Ultra-thin
gold lamellae drastically amplify the incoming terahertz pulses (red) in the
underlying graphene layer, enabling efficient frequency multiplication. Credit:
HZDR/Werkstatt X.
On the
electromagnetic spectrum, terahertz light is located between infrared radiation
and microwaves. It holds enormous potential for tomorrow's technologies: Among
other things, it might succeed 5G by enabling extremely fast mobile
communications connections and wireless networks. The bottleneck in the
transition from gigahertz to terahertz frequencies has been caused by
insufficiently efficient sources and converters. A German-Spanish research team
with the participation of the Helmholtz-Zentrum Dresden-Rossendorf (HZDR) has
now developed a material system to generate terahertz pulses much more
effectively than before. It is based on graphene, i.e., a super-thin carbon
sheet, coated with a metallic lamellar structure. The research group presented
its results in the journal ACS Nano.
Some time
ago, a team of experts working on the HZDR accelerator ELBE were able to show
that graphene can act as a frequency multiplier: When the two-dimensional
carbon is irradiated with light pulses in the low terahertz frequency range,
these are converted to higher frequencies. Until now, the problem has been that
extremely strong input signals, which in turn could only be produced by a
full-scale particle accelerator, were required to generate such terahertz
pulses efficiently."This is obviously impractical for future technical
applications," explains the study's primary author Jan-Christoph Deinert
of the Institute of Radiation Physics at HZDR. "So, we looked for a
material system that also works with a much less violent input, i.e., with
lower field strengths."
For this
purpose, HZDR scientists, together with colleagues from the Catalan Institute
of Nanoscience and Nanotechnology (ICN2), the Institute of Photonic Sciences
(ICFO), the University of Bielefeld, TU Berlin and the Mainz-based Max Planck
Institute for Polymer Research, came up with a new idea: the frequency
conversion could be enhanced enormously by coating the graphene with tiny gold
lamellae, which possess a fascinating property: "They act like antennas
that significantly amplify the incoming terahertz radiation in graphene,"

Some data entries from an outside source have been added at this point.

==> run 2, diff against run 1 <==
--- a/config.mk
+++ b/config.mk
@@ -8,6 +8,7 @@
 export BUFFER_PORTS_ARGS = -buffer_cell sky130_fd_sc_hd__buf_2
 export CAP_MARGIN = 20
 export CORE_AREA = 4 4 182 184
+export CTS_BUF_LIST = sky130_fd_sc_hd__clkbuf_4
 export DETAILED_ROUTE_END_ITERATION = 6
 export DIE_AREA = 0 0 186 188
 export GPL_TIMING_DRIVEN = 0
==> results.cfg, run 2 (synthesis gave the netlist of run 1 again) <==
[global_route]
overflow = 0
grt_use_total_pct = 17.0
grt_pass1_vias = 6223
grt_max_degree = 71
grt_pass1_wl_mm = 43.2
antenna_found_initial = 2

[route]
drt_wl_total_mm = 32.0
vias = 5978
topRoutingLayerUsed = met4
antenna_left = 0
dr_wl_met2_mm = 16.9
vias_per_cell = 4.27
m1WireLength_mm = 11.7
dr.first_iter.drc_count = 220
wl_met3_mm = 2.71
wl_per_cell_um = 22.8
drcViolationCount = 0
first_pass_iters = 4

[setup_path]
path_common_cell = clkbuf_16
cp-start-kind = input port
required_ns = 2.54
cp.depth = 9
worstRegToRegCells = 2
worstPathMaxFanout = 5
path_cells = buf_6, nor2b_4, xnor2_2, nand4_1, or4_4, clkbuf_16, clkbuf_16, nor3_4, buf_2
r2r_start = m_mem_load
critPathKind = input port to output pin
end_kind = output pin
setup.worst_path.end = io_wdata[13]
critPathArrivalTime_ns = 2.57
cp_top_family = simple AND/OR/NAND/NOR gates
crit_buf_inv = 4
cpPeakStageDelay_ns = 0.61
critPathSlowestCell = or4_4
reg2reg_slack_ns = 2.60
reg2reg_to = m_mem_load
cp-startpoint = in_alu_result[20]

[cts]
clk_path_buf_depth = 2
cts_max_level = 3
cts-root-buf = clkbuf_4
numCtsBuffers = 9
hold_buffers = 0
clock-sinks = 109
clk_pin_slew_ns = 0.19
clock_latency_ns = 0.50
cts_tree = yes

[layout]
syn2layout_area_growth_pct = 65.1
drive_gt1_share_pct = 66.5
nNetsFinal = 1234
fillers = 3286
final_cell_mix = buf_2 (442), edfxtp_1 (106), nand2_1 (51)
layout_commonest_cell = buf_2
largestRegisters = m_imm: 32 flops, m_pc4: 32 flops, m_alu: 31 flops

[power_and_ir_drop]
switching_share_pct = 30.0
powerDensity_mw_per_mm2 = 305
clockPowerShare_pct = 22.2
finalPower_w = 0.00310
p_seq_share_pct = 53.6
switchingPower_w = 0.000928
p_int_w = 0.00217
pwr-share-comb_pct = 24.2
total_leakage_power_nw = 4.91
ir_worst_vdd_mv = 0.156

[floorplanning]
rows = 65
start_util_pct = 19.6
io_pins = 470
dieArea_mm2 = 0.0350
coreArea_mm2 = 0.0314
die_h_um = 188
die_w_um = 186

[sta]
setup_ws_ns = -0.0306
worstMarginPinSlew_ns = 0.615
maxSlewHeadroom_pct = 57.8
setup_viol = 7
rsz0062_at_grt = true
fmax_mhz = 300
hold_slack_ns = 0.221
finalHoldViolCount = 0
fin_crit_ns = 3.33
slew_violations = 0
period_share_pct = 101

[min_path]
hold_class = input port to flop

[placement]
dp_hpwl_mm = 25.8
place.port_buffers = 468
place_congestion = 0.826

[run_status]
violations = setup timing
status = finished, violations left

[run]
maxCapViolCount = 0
<file path="config.mk">
export PLATFORM = sky130hd
export DESIGN_NAME = pipeline_ctrl
export DESIGN_NICKNAME = d
export VERILOG_FILES = /design/src/source/mem_pkg.sv /design/src/source/pipeline_ctrl.sv
export SDC_FILE = /design/constraint.sdc
export NUM_CORES = 1
export LEC_CHECK = 0
export BUFFER_PORTS_ARGS = -buffer_cell sky130_fd_sc_hd__buf_2
export CAP_MARGIN = 0
export CORE_AREA = 5 5 42 44
export DETAILED_ROUTE_END_ITERATION = 8
export DIE_AREA = 0 0 47 49
export PLACE_DENSITY = 0.42
export SETUP_SLACK_MARGIN = 0.15
export SLEW_MARGIN = 5
export SYNTH_ARGS = -nofsm -noshare
export SYNTH_HDL_FRONTEND = slang
export SYNTH_SLANG_ARGS = --single-unit
</file>
<file path="constraint.sdc">
create_clock -name clk -period 1.1 [get_ports clk]
set_input_delay 0.22 -clock clk [delete_from_list [all_inputs] [get_ports clk]]
set_output_delay 0.22 -clock clk [all_outputs]
set_load 0.01 [all_outputs]
</file>
<file path="src/source/mem_pkg.sv">
`default_nettype none

package mem_pkg;

	// ------------------------------------------------------------------
	// basic widths
	// ------------------------------------------------------------------

	// data or address word
	typedef logic [31:0] word_t;

	// register file index
	typedef logic [4:0] reg_idx_t;

	// one enable per byte lane of a word
	typedef logic [3:0] byte_en_t;

	// ------------------------------------------------------------------
	// control encodings
	// ------------------------------------------------------------------

	// access width of a load or store
	typedef enum logic [1:0] {
		SIZE_BYTE = 2'd0,
		SIZE_HALF = 2'd1,
		SIZE_WORD = 2'd2
	} acc_size_t;

	// load extension, sign or zero
	typedef enum logic {
		EXT_SIGNED   = 1'b0,
		EXT_UNSIGNED = 1'b1
	} ext_op_t;

	// write-back result source
	typedef enum logic [1:0] {
		WB_ALU = 2'd0,
		WB_MEM = 2'd1,
		WB_PC4 = 2'd2,
		WB_IMM = 2'd3
	} wb_sel_t;

	// ------------------------------------------------------------------
	// data ram geometry and csr defaults
	// ------------------------------------------------------------------
	localparam int RAM_WORDS = 256;
	localparam int RAM_AW    = 8;

	// non-cacheable window 0x1000_0000 .. 0x1fff_ffff
	localparam word_t NC_MASK_RESET = 32'h0fff_ffff;
	localparam word_t NC_BASE_RESET = 32'h1000_0000;

endpackage

`default_nettype wire

</file>
<file path="src/source/pipeline_ctrl.sv">
`default_nettype none
`timescale 1ns/10ps

module pipeline_ctrl (
	input  wire                 clk,
	input  wire                 rst,
	input  wire                 in_val,
	input  wire                 in_kill,
	input  wire                 in_mem_write,
	input  mem_pkg::reg_idx_t   in_rs2,
	input  wire                 nc_access,
	input  wire                 io_ack,
	input  mem_pkg::reg_idx_t   wb_rd,
	input  wire                 wb_we,
	output logic                stall,
	output logic                mem_enb,
	output logic                squash,
	output logic                bypass_sel,
	output logic                io_req
);

	// io handshake tracking
	typedef enum logic [1:0] {
		IO_IDLE = 2'd0,
		IO_WAIT = 2'd1,
		IO_DONE = 2'd2
	} io_wait_state_t;

	io_wait_state_t state_q;
	io_wait_state_t state_d;

	// ------------------------------------------------------------------
	// io wait fsm
	// ------------------------------------------------------------------
	always_comb begin
		state_d = state_q;
		case (state_q)
			IO_IDLE: begin
				if (io_req && io_ack) begin
					state_d = IO_DONE;
				end else if (io_req) begin
					state_d = IO_WAIT;
				end
			end
			IO_WAIT: begin
				if (io_ack) begin
					state_d = IO_DONE;
				end
			end
			// one quiet cycle for io_req
			default: state_d = IO_IDLE;
		endcase
	end

	always_ff @(posedge clk) begin
		if (rst) begin
			state_q <= IO_IDLE;
		end else begin
			state_q <= state_d;
		end
	end

	// held through wait even if the request goes away
	assign io_req = (state_q == IO_WAIT) | ((state_q == IO_IDLE) & nc_access);

	// ------------------------------------------------------------------
	// stall, kill, bypass
	// ------------------------------------------------------------------
	// a new io access right after ack still has to wait
	assign stall   = (io_req & ~io_ack) | ((state_q == IO_DONE) & nc_access);
	assign mem_enb = ~stall;
	assign squash  = in_kill;

	// store picks up the value being written back this cycle
	assign bypass_sel = in_val & in_mem_write & wb_we & (wb_rd == in_rs2) & (wb_rd != '0);

	a_ack_needs_req: assert property (@(posedge clk) disable iff (rst)
		io_ack |-> io_req);
	a_stall_bounded: assert property (@(posedge clk) disable iff (rst)
		$rose(stall) |-> ##[1:64] !stall);

endmodule

`default_nettype wire

</file>
==> results.sh, run 1 <==
export IMPL_ir_drop_uv=513.4
export IMPL_postRouteAntennaNets=0
export IMPL_synthCells=22
export IMPL_seq_area_frac_synth=0.2286
export IMPL_min_period_ns=1.257
export IMPL_end_kind="output pin"
export IMPL_io_buffers=20
export IMPL_crit_chain="mux2i_1 -> nor2b_4 -> inv_1 -> buf_2"
export IMPL_clk_pin_slew_ns=0.03
export IMPL_grt_ovfl_total=0
export IMPL_violations="setup timing"
export IMPL_wl_met2_um=326
export IMPL_post_dp_cell_area_um2=325.3
export IMPL_clock_sinks=2
export IMPL_yosysMostFrequentCell="inv_1"
export IMPL_slew_viol_final=0
export IMPL_antenna_found_initial=0
export IMPL_top_layer="met3"
export IMPL_synth_async_sr_flop_share=0
export IMPL_fin_skew_ns=0.0002594
export IMPL_powerDensity_nw_per_um2=887.9
export IMPL_fin_ws_ns=-0.1573
export IMPL_antennaDiodeCount=0
export IMPL_core_area_um2=1401
export IMPL_p_leak_uw=0.0002040
export IMPL_wirelength_um=723
export IMPL_yosysUniqueCellTypes=13
export IMPL_fillers=167
export IMPL_synthTopCellsByCount="inv_1, nor2_1"
export IMPL_multiInputGateArea_um2=145.1
export IMPL_path_max_fanout=2
export IMPL_drt_first_pass_iters=4
export IMPL_slew_headroom=0.8199
export IMPL_drive_gt1_frac=0.7083
export IMPL_vias_per_cell=4.125
export IMPL_grt_pass1_wl_um=979
export IMPL_ys_ff_latch=2
export IMPL_ys_flop_type="dfxtp_1"
export IMPL_grt_pass1_vias=283
export IMPL_seq_area_um2=42.54
export IMPL_max_freq_mhz=795.4
export IMPL_ctsHtreeMaxLevel=1
export IMPL_crit_type="reg -> out"
export IMPL_total_power_uw=356.6
export IMPL_wl_per_cell_um=11.30
export IMPL_rows=14
export IMPL_critPathSlowestCell="dfxtp_2"
export IMPL_synth_edf_count=0
export IMPL_grt_max_degree=4
export IMPL_cts_buffers=3
export IMPL_gp_congestion=0.6606
export IMPL_synthesis_area_um2=175.2
export IMPL_nets=68
export IMPL_critPathLaunchType="flip-flop"
export IMPL_clock_path_buffers=2
export IMPL_top_register="state_q"
export IMPL_vias=264
export IMPL_setup_viol=3
export IMPL_synth_area_top_cells="dfxtp_1, o2111a_1, xnor2_1, inv_1, nor4_1"
export IMPL_critical_path_top_delay_family="flip-flops"
export IMPL_die_w_um=47
export IMPL_cts_root_buf="clkbuf_4"
export IMPL_cp_buffers_inverters=2
export IMPL_maxCapViolCount=0
export IMPL_die_area_um2=2303
export IMPL_top_regs="state_q: 2 flops"
export IMPL_wl_met1_um=262
export IMPL_hold_violations=0
export IMPL_cp_data_arrival_time_ns=1.04
export IMPL_first_iter_violations=2
export IMPL_syn_nets=40
export IMPL_design_area_um2=401.6
export IMPL_holdCritPathClass="in -> reg"
export IMPL_dr_wl_met3_um=134
export IMPL_io_pins=23
export IMPL_syn2layout_area_growth_pct=129.3
export IMPL_ys_warn_count=0
export IMPL_grt_use_total=0.06188
export IMPL_timing_final_crit_share=1.143
export IMPL_required_ns=0.88
export IMPL_drc=0
export IMPL_synth_top_area_cell="dfxtp_1"
export IMPL_cpPeakStageDelay_ns=0.32
export IMPL_synth_top_area_frac=0.2286
export IMPL_dieHeight_um=49
export IMPL_largest_reg_flops=2
export IMPL_tns_ns=-0.4090
export IMPL_cts_tree="yes"
export IMPL_rsz0062_at_grt="yes"
export IMPL_clock_latency_ns=0.22
export IMPL_status="complete, but fails checks"
export IMPL_initial_utilization=0.1250
export IMPL_tightest_slew_ns=0.2701
export IMPL_avgSynthCellArea_um2=7.962
power by group:
group	total [uW]	internal, uW	switching (uW)
registers	80.4	77.5	2.87
clock network	158	120	37.5
logic	119	70.8	48.0
total	357	268	88.4
per-stage QoR:
step                std cells    util  setup slack [ns]  hold WS, ns
floorplan                  22       -           0.09994       0.2918
global placement           60  0.2321           -0.1737       0.4052
detailed placement         60  0.2321           -0.1798       0.3972
CTS                        64  0.2777           -0.1836       0.1568
global route               64  0.2866           -0.2526       0.1571
finish                     64  0.2866           -0.1573       0.1708
cells by family (layout without fill, tap and decap cells):
group	after synthesis	count (layout)	share of synthesized area
compound gates	3	3	0.1857
flops	2	2	0.2286
buf+inv	5	31	0.1286
xor+xnor	2	2	0.1000
mux	1	1	0.05715
simple gates	9	9	0.3001
cell usage in the layout (no fill, tap or decap):
cell,netlist,layout
a222oi_1,1,1
and3_1,1,1
buf_2,0,17
buf_4,1,4
buf_6,0,1
buf_8,0,2
clkbuf_4,0,3
dfxtp_2,0,2
inv_1,4,3
inv_2,0,1
mux2i_1,1,1
nor2_1,3,1
nor2_2,0,1
nor2_4,0,1
nor2b_4,0,1
nor4_1,2,1
nor4_4,0,1
nor4b_1,1,1
o2111a_1,2,2
or2b_1,1,1
xnor2_1,2,2
final timing paths:
| check | depth (start not counted) | slack [ns] | startpoint | endpoint |
|---|---|---|---|---|
| worst min-delay path | 2 | 0.17 | rst | state_q[0] |
| worst max register to register | 3 | 0.28 | state_q[0] | state_q[1] |
| worst max-delay path | 4 | -0.16 | state_q[1] | mem_enb |
| worst min register to register | 2 | 0.52 | state_q[1] | state_q[0] |
per-layer routing:
| metal | global-route usage | up-vias |
|---|---|---|
| li1 | - | 132 |
| met1 | 0.05470 | 109 |
| met2 | 0.09729 | 23 |
| met3 | 0.01845 | 0 |
| met4 | 0.06912 | 0 |
| met5 | 0 | - |
area by class of cell:
class / count / share of cell area
Clock buffer: 3 / 0.05607
Tap cell: 16 / 0.04984
Inverter: 4 / 0.03738
Multi-Input combinational cell: 15 / 0.3614
Timing Repair Buffer: 24 / 0.3894
Sequential cell: 2 / 0.1059
worst reg2reg max path: cells and delay by family, from the launching register on:
family,cells,cell delay [ns]
buf+inv,1,0.13
flops,1,0.34
simple gates,2,0.26
timing repair:
| action | in CTS | in global routing |
|---|---|---|
| endpoints found under the setup margin | 4 | 4 |
| gates cloned | 0 | 0 |
| hold buffers | 0 | 0 |
| pin swaps | 5 | 3 |
| setup buffers | 1 | 0 |
| resized for setup | 7 | 4 |
| hold endpoints to repair | 0 | 0 |
(Power assumes the default switching activity.)
==> run 2: changes to the inputs <==
--- a/config.mk
+++ b/config.mk
@@ -11,7 +11,7 @@
 export DETAILED_ROUTE_END_ITERATION = 8
 export DIE_AREA = 0 0 47 49
 export PLACE_DENSITY = 0.42
-export SETUP_SLACK_MARGIN = 0.15
+export SETUP_SLACK_MARGIN = 0.5
 export SLEW_MARGIN = 5
 export SYNTH_ARGS = -nofsm -noshare
 export SYNTH_HDL_FRONTEND = slang
==> run 2 against run 1 <==
Highest routed layer unchanged. The flow still finishes with violations (setup timing). Clock skew rose by 0.0028 ns. Combinational power up 13%. Non-clock buffer count shrank 1. Register-to-register slack got worse by 0.06 ns. Sequential power hardly changed. Flip-flop and latch count stayed put. Critical path type unchanged. Core utilization up 2.0 points.
==> results.sh, run 2 (synthesis results as in run 1) <==
export IMPL_status="complete, but fails checks"
export IMPL_violations="setup timing"
export IMPL_grt_max_degree=5
export IMPL_dieHeight_um=49
export IMPL_netSwitchingPower_uw=98.46
export IMPL_initial_utilization=0.1250
export IMPL_die_area_um2=2303
export IMPL_gr_max_usage_layer="met2"
export IMPL_cts_root_buf="clkbuf_4"
export IMPL_p_comb_frac=0.360
export IMPL_multiInputGateArea_um2=171.4
export IMPL_antennaDiodeCount=0
export IMPL_detailed_place_hpwl_um=517.8
export IMPL_tightest_slew_ns=0.2905
export IMPL_critPathLaunchType="flip-flop"
export IMPL_path_max_fanout=2
export IMPL_drt_first_pass_iters=4
export IMPL_seqPwrFrac=0.215
export IMPL_grt_util_met1=0.06769
export IMPL_largest_reg_flops=2
export IMPL_required_ns=0.88
export IMPL_layout_commonest_cell="buf_2"
export IMPL_wl_per_cell_um=11.37
export IMPL_dpl_worst_slack_ns=-0.1421
export IMPL_crit_type="reg -> out"
export IMPL_top_regs="state_q: 2 flops"
export IMPL_p_leak_uw=0.0002102
export IMPL_cts_tree="yes"
export IMPL_ctsHoldBuffers=0
export IMPL_hold_violations=0
export IMPL_antenna_found_initial=0
export IMPL_timing_final_crit_share=1.134
export IMPL_slew_headroom=0.8063
export IMPL_fin_skew_ns=0.003084
export IMPL_grt_use_total=0.05903
export IMPL_cp_data_arrival_time_ns=1.03
export IMPL_maxCapViolCount=0
export IMPL_top_register="state_q"
export IMPL_clock_path_buffers=2
export IMPL_fillers=162
export IMPL_vias_per_cell=4.413
export IMPL_io_pins=23
export IMPL_vias=278
export IMPL_clock_power_share=0.425
export IMPL_max_freq_mhz=801.8
export IMPL_grt_pass1_wl_um=945
export IMPL_rows=14
export IMPL_grtUsageMet2=0.07692
export IMPL_clock_latency_ns=0.22
export IMPL_core_area_um2=1401
export IMPL_nets=67
export IMPL_ir_drop_uv=398.1
export IMPL_first_iter_violations=9
export IMPL_die_w_um=47
export IMPL_setup_viol=4
export IMPL_ctsHtreeMaxLevel=1
export IMPL_swShare=0.2628
export IMPL_holdCritPathClass="in -> reg"
export IMPL_p_int_uw=276.2
export IMPL_drc=0
export IMPL_io_buffers=20
export IMPL_grt_ovfl_total=0
export IMPL_cts_buffers=3
export IMPL_clock_sinks=2
export IMPL_reg2reg_depth=3
export IMPL_grt_use_met3=0.02583
export IMPL_end_kind="output pin"
export IMPL_postRouteAntennaNets=0
export IMPL_final_cell_mix="buf_2, buf_6, clkbuf_4, buf_4"
export IMPL_seq_area_um2=42.54
export IMPL_syn2layout_area_growth_pct=145.0
export IMPL_powerDensity_nw_per_um2=873.1
export IMPL_wirelength_um=716
export IMPL_grt_pass1_vias=251
export IMPL_slew_viol_final=0
export IMPL_min_period_ns=1.247
export IMPL_hold_depth=2
export IMPL_drive_gt1_frac=0.7660
export IMPL_gp_congestion=0.6823
export IMPL_total_power_uw=374.7
export IMPL_fin_ws_ns=-0.1472
export IMPL_clk_pin_slew_ns=0.03
export IMPL_rsz0062_at_grt="yes"
-- run 2: final cells by class --
cell class | instances | share of cell area
Timing Repair Buffer | 23 | 0.3673
Clock buffer | 3 | 0.05248
Inverter | 4 | 0.03499
Tap cell | 16 | 0.04665
Multi-Input combinational cell | 15 | 0.3994
Sequential cell | 2 | 0.09913
-- run 2: critical path: stages, from the launching register on --
cell	delay, ns
dfxtp_2	0.32
mux2i_1	0.17
nor2b_4	0.16
inv_2	0.04
buf_6	0.11
-- run 2: what timing repair did --
item | in CTS | in global routing
setup buffers | 0 | 1
pin swaps | 2 | 3
endpoints found under the setup margin | 6 | 6
gates resized for setup | 4 | 10
-- run 2: power groups by stage --
stage / Combinational, uW / Sequential [uW] / Clock, uW
floorplan: 46.9 / 81.9 / 0
global placement: 99.1 / 81.4 / 0
detailed placement: 97.9 / 81.3 / 0
CTS: 106 / 80.4 / 169
global route: 147 / 81.0 / 177
finish: 135 / 80.5 / 159
-- run 2: path summary, 6_finish.rpt --
kind | start | endpoint | slack [ns]
max | state_q[1] | mem_enb | -0.15
min | io_ack | state_q[0] | 0.22
max reg2reg | state_q[1] | state_q[1] | 0.22
min reg2reg | state_q[0] | state_q[0] | 0.58
-- run 2: metrics by stage --
stage	hold slack, ns	setup TNS, ns	utilization	cells	cell area, um2
floorplan	0.2889	0	-	22	201.4
global placement	0.4005	-0.1629	0.2348	59	329.1
detailed placement	0.3983	-0.1421	0.2348	59	329.1
CTS	0.1717	-0.4828	0.2643	62	370.4
global route	0.2114	-0.8124	0.3063	63	429.2
finish	0.2173	-0.5012	0.3063	63	429.2
-- run 2: routing by layer --
layer,up-vias,share of wire
met5,-,0
met4,0,0
met3,0,0.23
met2,28,0.44
met1,119,0.34
li1,131,-
==> run 3: changes to the inputs <==
--- a/config.mk
+++ b/config.mk
@@ -5,12 +5,13 @@
 export SDC_FILE = /design/constraint.sdc
 export NUM_CORES = 1
 export LEC_CHECK = 0
+export ABC_AREA = 1
 export BUFFER_PORTS_ARGS = -buffer_cell sky130_fd_sc_hd__buf_2
 export CAP_MARGIN = 0
 export CORE_AREA = 5 5 42 44
 export DETAILED_ROUTE_END_ITERATION = 8
 export DIE_AREA = 0 0 47 49
-export PLACE_DENSITY = 0.42
+export PLACE_DENSITY = 0.46
 export SETUP_SLACK_MARGIN = 0.5
 export SLEW_MARGIN = 5
 export SYNTH_ARGS = -nofsm -noshare
==> run 3 against run 2 <==
The run still ends with setup timing left. Clock-buffer cell count unchanged. Critical path depth up 1. Critical path type unchanged. Cell count increased by 35%. First-iteration DRC count decreased by 100%.
==> results.sh, run 3 <==
export IMPL_status="complete, but fails checks"
export IMPL_violations="setup timing"
export IMPL_drc=0
export IMPL_vias_per_cell=3.976
export IMPL_crit_type="reg -> out"
export IMPL_slew_headroom=0.8700
export IMPL_cp_data_arrival_time_ns=1.04
export IMPL_dp_cells=80
export IMPL_clock_power_share=0.425
export IMPL_yosysUniqueCellTypes=12
export IMPL_die_area_um2=2303
export IMPL_synth_top_area_cell="inv_1"
export IMPL_synthTopCellsByCount="inv_1, nand2_1, nor2_1"
export IMPL_swShare=0.2776
export IMPL_cts_root_buf="clkbuf_4"
export IMPL_vias=338
export IMPL_top_regs="state_q: 2 flops"
export IMPL_powerDensity_nw_per_um2=806.6
export IMPL_synth_top_area_frac=0.1989
export IMPL_fin_skew_ns=0.0001171
export IMPL_multiInputGateArea_um2=160.2
export IMPL_tightest_slew_ns=0.1950
export IMPL_antennaDiodeCount=0
export IMPL_synthesis_area_um2=226.5
export IMPL_max_freq_mhz=796.4
export IMPL_post_dp_cell_area_um2=354.1
export IMPL_largest_reg_flops=2
export IMPL_syn_nets=63
export IMPL_setup_viol=2
export IMPL_hold_violations=0
export IMPL_rsz0062_at_grt="yes"
export IMPL_clk_pin_slew_ns=0.03
export IMPL_clock_sinks=2
export IMPL_die_w_um=47
export IMPL_drt_first_pass_iters=1
export IMPL_first_iter_violations=0
export IMPL_core_area_um2=1401
export IMPL_nets=89
export IMPL_synth_edf_count=0
export IMPL_io_pins=23
export IMPL_final_cell_mix="buf_2, nand2_1, inv_2, inv_1, buf_6"
export IMPL_detailed_place_hpwl_um=528
export IMPL_postRouteAntennaNets=0
export IMPL_grt_pass1_vias=259
export IMPL_ctsHtreeMaxLevel=1
export IMPL_clock_latency_ns=0.22
export IMPL_netSwitchingPower_uw=105.9
export IMPL_critical_path_top_delay_family="flip-flops"
export IMPL_cp_buffers_inverters=1
export IMPL_rows=14
export IMPL_seq_area_um2=45.04
export IMPL_wirelength_um=658
export IMPL_maxCapViolCount=0
export IMPL_grt_max_degree=4
export IMPL_critPathSlowestCell="dfxtp_4"
export IMPL_total_power_uw=381.5
export IMPL_final_util=0.3375
export IMPL_slew_viol_final=0
export IMPL_avgSynthCellArea_um2=5.033
export IMPL_critPathLaunchType="flip-flop"
export IMPL_required_ns=0.88
export IMPL_antenna_found_initial=0
export IMPL_clock_path_buffers=2
export IMPL_drive_gt1_frac=0.6232
export IMPL_synthCells=45
export IMPL_seqPwrFrac=0.211
export IMPL_gp_congestion=0.6930
export IMPL_path_max_fanout=2
export IMPL_ctsHoldBuffers=0
export IMPL_tns_ns=-0.3079
export IMPL_design_area_um2=473.0
export IMPL_synth_area_top_cells="inv_1, nand2_1, dfxtp_1, nor2_1, nand3_1"
export IMPL_grt_use_total=0.05415
export IMPL_wl_per_cell_um=7.741
export IMPL_crit_chain="nor2_4 -> nor2_2 -> nand2_2 -> o31ai_4 -> buf_2"
export IMPL_min_period_ns=1.256
export IMPL_cts_buffers=3
export IMPL_holdCritPathClass="in -> reg"
export IMPL_ys_flop_type="dfxtp_1"
export IMPL_layout_cells_non_filler=85
export IMPL_layout_commonest_cell="buf_2"
export IMPL_cts_tree="yes"
export IMPL_ys_warn_count=0
export IMPL_fin_ws_ns=-0.1557
export IMPL_synth_async_sr_flop_share=0
export IMPL_fillers=161
export IMPL_timing_final_crit_share=1.142
export IMPL_ys_ff_latch=2
export IMPL_p_comb_frac=0.363
export IMPL_p_leak_uw=0.0002715
export IMPL_grt_pass1_wl_um=876
export IMPL_dieHeight_um=49
export IMPL_p_int_uw=275.6
export IMPL_ir_drop_uv=380.5
export IMPL_top_register="state_q"
export IMPL_grt_ovfl_total=0
export IMPL_syn2layout_area_growth_pct=108.8
export IMPL_cpPeakStageDelay_ns=0.36
export IMPL_seq_area_frac_synth=0.1768
export IMPL_io_buffers=20
export IMPL_initial_utilization=0.1616
export IMPL_end_kind="output pin"
==> run 3: final cells by class <==
class	count	share of cell area
Multi-Input combinational cell	28	0.3386
Timing Repair Buffer	22	0.3651
Clock buffer	3	0.04762
Inverter	14	0.1111
Tap cell	16	0.04233
Sequential cell	2	0.09524
==> run 3: worst paths after layout <==
kind / cells past startpoint / slack, ns / start / endpoint
setup / recovery: 5 / -0.16 / state_q[0] / stall
hold / removal: 2 / 0.16 / rst / state_q[0]
setup reg to reg: 4 / 0.26 / state_q[0] / state_q[1]
hold reg to reg: 1 / 0.43 / state_q[1] / state_q[1]
==> run 3: logic make-up (layout without fill, tap and decap cells) <==
kind of cell / after synthesis / in the layout / synth area share
compound gates: 2 / 2 / 0.07732
flops: 2 / 2 / 0.1768
simple gates: 26 / 26 / 0.4807
buf+inv: 15 / 39 / 0.2652
==> run 3: stage by stage <==
| step | worst slack [ns] | hold slack, ns |
|---|---|---|
| after floorplan | 0.07163 | 0.2850 |
| after global placement | 0.008645 | 0.3937 |
| after detailed placement | 0.01164 | 0.3939 |
| after CTS | -0.1739 | 0.1592 |
| after global routing | -0.2050 | 0.1710 |
| final | -0.1557 | 0.1647 |
==> run 3: power by group through the flow <==
stage	Combinational, uW	Clock, uW	Sequential [uW]
3_5_place_dp	102	0	81.8
2_1_floorplan	57.0	0	81.5
5_1_grt	152	175	81.2
6_report	139	162	80.6
3_3_place_gp	100	0	81.8
4_1_cts	129	171	80.7
==> run 3: layer usage <==
metal	vias up	track usage	wire length [um]
li1	179	-	-
met1	140	0.04814	208
met2	17	0.08145	320
met3	2	0.02583	115
met4	0	0.05530	13
met5	-	0	0
==> run 3: what timing repair did <==
item                                    CTS  global route
gates resized for setup                  15             7
buffers inserted                          1             1
endpoints found under the setup margin    6             6
pin swaps                                11             7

explains project coordinator Klaas-Jan Tielrooij from ICN2. "As a result,
we get very strong fields where the graphene is exposed between the lamellae. This
allows us to generate terahertz pulses very efficiently."
Surprisingly
effective frequency multiplication
To test
the idea, team members from ICN2 in Barcelona produced samples: First, they
applied a single graphene layer to a glass carrier. On top, they vapor-deposited
an ultra-thin insulating layer of aluminum oxide, followed by a lattice of gold
strips. The samples were then taken to the TELBE terahertz facility in
Dresden-Rossendorf, where they were hit with light pulses in the low terahertz
range (0.3 to 0.7 THz). During this process, the experts used special detectors
to analyze how effectively the graphene coated with gold lamellae can multiply
the frequency of the incident radiation.
"It
worked very well," Sergey Kovalev is happy to report. He is responsible
for the TELBE facility at HZDR. "Compared to untreated graphene, much
weaker input signals sufficed to produce a frequency-multiplied signal."
Expressed in numbers, just one-tenth of the originally required field strength
was enough to observe the frequency multiplication. And at technologically
relevant low field strengths, the power of the converted terahertz pulses is
more than a thousand times stronger thanks to the new material system. The
wider the individual lamellae and the smaller the areas of graphene that are
left exposed, the more pronounced the phenomenon. Initially, the experts were
able to triple the incoming frequencies. Later, they attained even larger
effects—fivefold, sevenfold, and even ninefold increases in the input frequency.
Compatible
with chip technology
This
offers a very interesting prospect, because until now, scientists have needed
large, complex devices such as accelerators or large lasers to generate
terahertz waves. Thanks to the new material, it might also be possible to
achieve the leap from gigahertz to terahertz purely with electrical input
signals, i.e., with much less effort. "Our graphene-based metamaterial
would be quite compatible with current semiconductor technology," Deinert
emphasizes. "In principle, it could be integrated into ordinary
chips." He and his team have proven the feasibility of the new process—now
implementation in specific assemblies may become possible.
The
potential applications could be vast: Since terahertz waves have higher
frequencies than the gigahertz mobile communications frequencies used today,
they could be used to transmit significantly more wireless data—5G would become
6G. But the terahertz range is also of interest to other fields—from quality
control in industry and security scanners at airports to a wide variety of
scientific applications in materials research, for example.